[How to complete this task]
Exactly the lines below from the one with "nor4_2 | 1 | 1" up to and including the one with "after global placement" make up the answer, with nothing else added.

[Stored entries]
· · ·

==> run.sh <==
#!/bin/bash
# OpenROAD 26Q1-2900-gdf79404cd8, Yosys 0.63+post, stock flow scripts
make -C /OpenROAD-flow-scripts/flow DESIGN_CONFIG=/design/flow/config.mk WORK_HOME=/design/flow/orfs finish
==> config.mk <==
export PLATFORM = sky130hd
export DESIGN_NAME = decoder4
export DESIGN_NICKNAME = decoder4
export VERILOG_FILES = /design/flow/design.v
export SDC_FILE = /design/flow/constraint.sdc
export NUM_CORES = 4
export LEC_CHECK = 1
export CORE_AREA = 10 10 77 77
export DIE_AREA = 0 0 87 87
==> constraint.sdc <==
current_design decoder4

set clk_period 1.6
set clk_io_pct 0.2

create_clock -name clk0 -period $clk_period [get_ports {clk}]

set non_clock_inputs [all_inputs -no_clocks]
set_input_delay [expr $clk_period * $clk_io_pct] -clock clk0 $non_clock_inputs
set_output_delay [expr $clk_period * $clk_io_pct] -clock clk0 [all_outputs]
==> design.v <==
`timescale 1ns/1ps
module decoder4(
    output out, 
    input clk,
    input clr,
    input enable, 
    input sig, 
    input prgm);
    wire [3:0] a, b;
    SIPO prgm_register(.clk(clk), .clear(clr), .in(prgm), .out(a), .enable(enable));
    SIPO sig_prgm_register(.clk(clk), .clear(clr), .in(sig), .out(b), .enable(1'b1));
    comp4 comparator(.eq(out), .a(a), .b(b));
endmodule
module SIPO(clk, clear, enable, in, out);
input in,clk,clear,enable;
output [3:0] out;
reg [3:0] tmp;
reg [3:0] out;
always @(posedge clk) begin
  if (clear) begin
    tmp <= 4'b0000;
  end
  else if(enable) begin
    tmp <= tmp << 1;
    tmp[0] <= in;
  end
  out = tmp;
end
endmodule
`timescale 1ns/1ps
module comp4(eq, a, b);
	parameter N = 4;
	input [N-1:0] a, b;
	output wire eq;
  assign eq = ~| (a ^ b);
endmodule
==> reports/qor.yml <==
status: "finished, final reports clean"
powerDensity_mw_per_mm2: 1290
grt_first_pass_wirelength_um: 1230
holdCritPathClass: "register to register"
area_leaders: "dfxtp_1, mux2i_1, xor2_1, nor2b_1, nor2_1"
syn_avg_cell_area_um2: 13.3
n_fill_cell: 473
antenna_cells: 0
hpwl_um: 474
initCoreUtil_pct: 10.4
design_area_um2: 617
rsz0062_at_grt: "no"
clock_path_buffers: 2
worstReg2RegEnd: "prgm_register.tmp[1]$_SDFFE_PP0P_"
yosys_cells: 34
hold_end: "sig_prgm_register.out[3]$_DFF_P_"
io_pins: 6
ys.flop_type: "dfxtp_1"
drv_cap: 0
worstHoldStart: "sig_prgm_register.tmp[3]$_SDFF_PP0_"
critPathMaxStageDelay_ns: 0.30
finalWeightedCongestion: 0.669
chipArea_mm2: 0.00757
cts_tree: "built"
r2r-start: "prgm_register.tmp[0]$_SDFFE_PP0P_"
tns_ns: 0
dp.cells: 90
grt_usage_pct: 2.07
drc: 0
ys_area_um2: 453
async_flop_share_pct: 0
slowest_stage: "dfxtp_1"
critPathArrivalTime_ns: 1.18
min_period_ns: 1.50
drt_pre_antenna_iters: 2
fin_cells: 94
netlist.area_leader.share_pct: 70.7
h-tree-depth: 1
ant_nets: 0
report.final.slew_viol_count: 0
row_count: 24
finalClockPeriodUsage_pct: 93.9
postSynthSeqShare_pct: 70.7
top_cells_by_count: "dfxtp_1, mux2i_1, nor2_1, nor2b_1, xor2_1"
antenna_found_initial: 0
clk_pin_slew_worst_paths_ns: 0.06
fin_util_pct: 14.2
drive_above_1_share_pct: 11.9
ys_warn_count: 1
insertion_delay_ns: 0.24
regArea_um2: 320
rrSetupSlack_ns: 0.96
start_kind: "register"
ys_types: 7
synth_area_leader_cell: "dfxtp_1"
crit_path_end_kind: "primary output"
dieWidth_um: 87
required_ns: 1.28
die_h_um: 87
grt_pass1_vias: 268
cp_top_family: "flip-flops"
synth_cells: 34
vias_per_cell: 2.59
comb_area_um2: 128
cts-root-buf: "clkbuf_8"
relSlewSlack_pct: 81.5
max_freq_mhz: 665
synth_area_um2: 453
worst_hold_path.num_cells: 0
grt_max_degree: 10
setup_violations: 0
vias: 243
worstPathCellList: "xor2_1 -> nor4_2 -> dlygate4sd2_1"
edf_count: 0
irDropWorstVdd_mv: 0.311
finClkSkew_ns: 0.000985
clock_sinks: 16
power_leakage_nw: 0.255
syn2layout_area_growth_pct: 36.2
crit_type: "register to primary output"
placed_area_um2: 563
cts_made_buffers: 3
worstPathMaxFanout: 1
synth_flops: 16
rr_worst_depth: 2
cp_num_buf_inv: 1
drt_iter0_markers: 22
detail_route.wl_per_cell_um: 6.89
hold_viol_final: 0
grt.overflow.total: 0
top_cell: "dfxtp_1"
io_buffers: 5
warnings: 25
routed_wl_um: 648
worstMarginPinSlew_ns: 0.277
core_area_mm2: 0.00435
sequential cells by signal, indices dropped and copies added (netlist names):
register               cells
prgm_register.out          4
prgm_register.tmp          4
sig_prgm_register.tmp      4
sig_prgm_register.out      4
worst max-delay path by stage:
| stage | startpoint | end | slack (ns) | depth (start not counted) |
|---|---|---|---|---|
| final | sig_prgm_register.out[0]$_DFF_P_ | out | 0.1 | 3 |
| after global routing | sig_prgm_register.out[0]$_DFF_P_ | out | 0.01 | 3 |
| after CTS | sig_prgm_register.out[0]$_DFF_P_ | out | 0.07 | 3 |
layer usage:
metal,track usage (%),vias up,routed length (um)
met5,0,-,0
met4,0.147,0,0
met3,1.79,0,91
met2,2.66,8,231
met1,2.65,110,326
li1,-,125,-
worst register-to-register path, delay by kind of cell (launching register included):
| family | cells | cell delay (ns) |
|---|---|---|
| and+or+nand+nor | 1 | 0.05 |
| muxes | 1 | 0.15 |
| DFF | 1 | 0.32 |
cells by family after synthesis:
| logic type | count (synthesis) | share of synthesized area [%] |
|---|---|---|
| flip-flops | 16 | 70.7 |
| AND/OR/NAND/NOR | 9 | 11.6 |
| XOR/XNOR | 4 | 7.73 |
| buffers and inverters | 1 | 1.10 |
| multiplexers | 4 | 8.84 |
timing repair:
item                       in CTS  in global routing
setup endpoints to repair       1                  0
hold buffers                    0                  0
setup buffers                   0                  0
resized                         1                  0
report_power, final:
| part | switching [mW] | internal (mW) | leakage (nW) |
|---|---|---|---|
| clock | 0.124 | 0.218 | 0.0288 |
| combinational | 0.0123 | 0.0236 | 0.0952 |
| sequential | 0.00620 | 0.412 | 0.131 |
| total | 0.142 | 0.653 | 0.255 |
area by class of cell:
type	instances	share of cell area (%)
sequential	16	51.9
clock buffer	4	8.92
multi-input combinational	17	20.7
tap	52	10.5
timing repair buffer	5	7.91
cell usage in the layout (no fill, tap or decap):
master | netlist | routed
mux2i_1 | 4 | 4
nor4_2 | 1 | 1
clkbuf_8 | 0 | 4
xor2_1 | 4 | 4
nor2_1 | 4 | 4
clkdlybuf4s50_1 | 0 | 4
nor2b_1 | 4 | 4
dlygate4sd2_1 | 0 | 1
dfxtp_1 | 16 | 16
through the flow:
stage                     total power, mW  hold slack, ns  setup WS [ns]
final                               0.795           0.331         0.0970
after global routing                0.829           0.356         0.0105
after global placement              0.465           0.313         0.0766
after CTS                           0.807           0.330         0.0651
after detailed placement            0.466           0.316         0.0544
after floorplan                     0.443           0.310          0.637
Power is estimated from default activity; no workload was simulated.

· · ·

[Final answer]
nor4_2 | 1 | 1
clkbuf_8 | 0 | 4
xor2_1 | 4 | 4
nor2_1 | 4 | 4
clkdlybuf4s50_1 | 0 | 4
nor2b_1 | 4 | 4
dlygate4sd2_1 | 0 | 1
dfxtp_1 | 16 | 16
through the flow:
stage                     total power, mW  hold slack, ns  setup WS [ns]
final                               0.795           0.331         0.0970
after global routing                0.829           0.356         0.0105
after global placement              0.465           0.313         0.0766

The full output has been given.